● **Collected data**
>>>>>
`src/rtl/sdio_cmd_resp_tx_pkg.sv`:
```
// ============================================================================
//  Module      : sdio_pkg
//  Description : Shared constants for the SD CMD-line blocks: CRC7 polynomial,
//                frame geometry and the one-hot response FSM encoding.
//  Revision    : 1.0 - initial release
// ============================================================================
`default_nettype none

package sdio_pkg;

    // x^7 + x^3 + 1 with the x^7 term implied by the shift
    localparam logic [6:0] CRC7_POLY      = 7'h09;
    localparam int         CMD_FRAME_BITS = 48;

    // Payload is the frame minus CRC7 and the end bit
    localparam int         c_payload_bits = CMD_FRAME_BITS - 8;
    localparam logic [5:0] c_payload_last = 6'(c_payload_bits - 1);
    localparam logic [5:0] c_crc_last     = 6'd6;

    // One-hot FSM encoding
    localparam logic [4:0] c_st_idle  = 5'b00001;
    localparam logic [4:0] c_st_ncr   = 5'b00010;
    localparam logic [4:0] c_st_shift = 5'b00100;
    localparam logic [4:0] c_st_crc   = 5'b01000;
    localparam logic [4:0] c_st_end   = 5'b10000;

endpackage

`default_nettype wire

```
`src/rtl/sdio_cmd_resp_tx_if.sv`:
```
// ============================================================================
//  Module      : sdio_cmd_resp_tx_if
//  Description : Request handshake and CMD-line outputs of the response
//                transmitter. The master side presents requests, the slave
//                side (the transmitter) drives the line.
//  Revision    : 1.0 - initial release
// ============================================================================
`default_nettype none

interface sdio_cmd_resp_tx_if;
    logic        resp_valid;
    logic [5:0]  resp_index;
    logic [31:0] resp_arg;
    logic        resp_ready;
    logic        cmd_o;
    logic        cmd_oe;
    logic        busy;
    logic        done;

    modport master (
        output resp_valid, resp_index, resp_arg,
        input  resp_ready, cmd_o, cmd_oe, busy, done
    );

    modport slave (
        input  resp_valid, resp_index, resp_arg,
        output resp_ready, cmd_o, cmd_oe, busy, done
    );
endinterface

`default_nettype wire

```
`src/rtl/sdio_cmd_resp_tx_sd_crc7.sv`:
```
// ============================================================================
//  Module      : sd_crc7
//  Description : Serial CRC7 (x^7+x^3+1, init 0), one bit per enabled clock,
//                MSB-first register. Shared by the CMD transmitter and the
//                host-to-card receiver.
//  Revision    : 1.0 - initial release
// ============================================================================
`default_nettype none

module sd_crc7
    import sdio_pkg::*;
(
    input  wire logic       sd_clk,
    input  wire logic       clear,
    input  wire logic       enable,
    input  wire logic       bit_in,
    output logic      [6:0] crc
);

    logic [6:0] r_crc;
    logic       w_fb;

    assign w_fb = bit_in ^ r_crc[6];

    // Clear has priority so a new frame can start on the same edge it is accepted
    always_ff @(posedge sd_clk) begin
        if (clear) begin
            r_crc <= 7'h00;
        end else if (enable) begin
            r_crc <= {r_crc[5:0], 1'b0} ^ (w_fb ? CRC7_POLY : 7'h00);
        end
    end

    assign crc = r_crc;

endmodule

`default_nettype wire

```
`src/rtl/sdio_cmd_resp_tx.sv`:
```
// ============================================================================
//  Module      : sdio_cmd_resp_tx
//  Description : SD card response transmitter. Accepts one response request,
//                drives NCR idle-high bits, then the 48-bit frame (start,
//                direction, index, arg, CRC7, end) MSB first on CMD.
//  Revision    : 1.0 - initial release
// ============================================================================
`default_nettype none

module sdio_cmd_resp_tx
    import sdio_pkg::*;
#(
    parameter int NCR_CYCLES = 2
) (
    input  wire logic           sd_clk,
    input  wire logic           rst,
    sdio_cmd_resp_tx_if.slave   bus
);

    localparam logic [5:0] c_ncr_last = 6'(NCR_CYCLES - 1);

    logic [4:0]  r_state;
    logic [5:0]  r_cnt;
    logic [39:0] r_shift;
    logic        r_done;
    logic        w_accept;
    logic        w_crc_clear;
    logic        w_crc_en;
    logic [6:0]  w_crc;
    logic [2:0]  w_crc_idx;
    logic        w_cmd;

    assign bus.resp_ready = (r_state == c_st_idle) && !rst;
    assign w_accept       = bus.resp_valid && bus.resp_ready;

    // CRC restarts from zero on every accepted frame and on reset
    assign w_crc_clear = rst || w_accept;
    assign w_crc_en    = (r_state == c_st_shift);

    sd_crc7 u_crc7 (
        .sd_clk (sd_clk),
        .clear  (w_crc_clear),
        .enable (w_crc_en),
        .bit_in (r_shift[39]),
        .crc    (w_crc)
    );

    // Frame sequencer: each state counts its own bits from zero and exits on an exact match
    always_ff @(posedge sd_clk) begin
        if (rst) begin
            r_state <= c_st_idle;
            r_cnt   <= 6'd0;
            r_shift <= 40'd0;
            r_done  <= 1'b0;
        end else begin
            r_done <= 1'b0;
            case (r_state)
                c_st_idle: begin
                    if (w_accept) begin
                        r_state <= c_st_ncr;
                        r_cnt   <= 6'd0;
                        r_shift <= {2'b00, bus.resp_index, bus.resp_arg};
                    end
                end
                c_st_ncr: begin
                    if (r_cnt == c_ncr_last) begin
                        r_state <= c_st_shift;
                        r_cnt   <= 6'd0;
                    end else begin
                        r_cnt <= r_cnt + 6'd1;
                    end
                end
                c_st_shift: begin
                    r_shift <= {r_shift[38:0], 1'b0};
                    if (r_cnt == c_payload_last) begin
                        r_state <= c_st_crc;
                        r_cnt   <= 6'd0;
                    end else begin
                        r_cnt <= r_cnt + 6'd1;
                    end
                end
                c_st_crc: begin
                    if (r_cnt == c_crc_last) begin
                        r_state <= c_st_end;
                        r_cnt   <= 6'd0;
                    end else begin
                        r_cnt <= r_cnt + 6'd1;
                    end
                end
                c_st_end: begin
                    r_state <= c_st_idle;
                    r_done  <= 1'b1;
                end
                default: begin
                    r_state <= c_st_idle;
                    r_cnt   <= 6'd0;
                end
            endcase
        end
    end

    // CRC is held during its own phase, so it is read out MSB first by index
    assign w_crc_idx = 3'd6 - r_cnt[2:0];

    // Line data: idle/NCR/end bits are high, payload and CRC come from their registers
    always_comb begin
        w_cmd = 1'b1;
        case (r_state)
            c_st_shift: w_cmd = r_shift[39];
            c_st_crc:   w_cmd = w_crc[w_crc_idx];
            default:    w_cmd = 1'b1;
        endcase
    end

    assign bus.cmd_o  = w_cmd;
    assign bus.cmd_oe = (r_state != c_st_idle);
    assign bus.busy   = (r_state != c_st_idle);
    assign bus.done   = r_done;

endmodule

`default_nettype wire

```
`src/flat_wrapper.sv`:
```
// flat-port wrapper written by rule: the top's interface ports become plain ports
module sdio_cmd_resp_tx_flat import sdio_pkg::*;
#(
    parameter int NCR_CYCLES = 2
)
  (sd_clk, rst, bus_resp_valid, bus_resp_index, bus_resp_arg, bus_resp_ready, bus_cmd_o, bus_cmd_oe, bus_busy, bus_done);
  sdio_cmd_resp_tx_if bus_i ();
  input  wire logic sd_clk;
  input  wire logic rst;
  input wire logic [$bits(bus_i.resp_valid)-1:0] bus_resp_valid;
  input wire logic [$bits(bus_i.resp_index)-1:0] bus_resp_index;
  input wire logic [$bits(bus_i.resp_arg)-1:0] bus_resp_arg;
  output wire logic [$bits(bus_i.resp_ready)-1:0] bus_resp_ready;
  output wire logic [$bits(bus_i.cmd_o)-1:0] bus_cmd_o;
  output wire logic [$bits(bus_i.cmd_oe)-1:0] bus_cmd_oe;
  output wire logic [$bits(bus_i.busy)-1:0] bus_busy;
  output wire logic [$bits(bus_i.done)-1:0] bus_done;
  assign bus_i.resp_valid = bus_resp_valid;
  assign bus_i.resp_index = bus_resp_index;
  assign bus_i.resp_arg = bus_resp_arg;
  assign bus_resp_ready = bus_i.resp_ready;
  assign bus_cmd_o = bus_i.cmd_o;
  assign bus_cmd_oe = bus_i.cmd_oe;
  assign bus_busy = bus_i.busy;
  assign bus_done = bus_i.done;
  sdio_cmd_resp_tx #(.NCR_CYCLES(NCR_CYCLES)) u_core (.sd_clk(sd_clk), .rst(rst), .bus(bus_i));
endmodule
```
<<<<<
Provide the count of lines above that contain "zero", without any other words.

● **Answer below**
2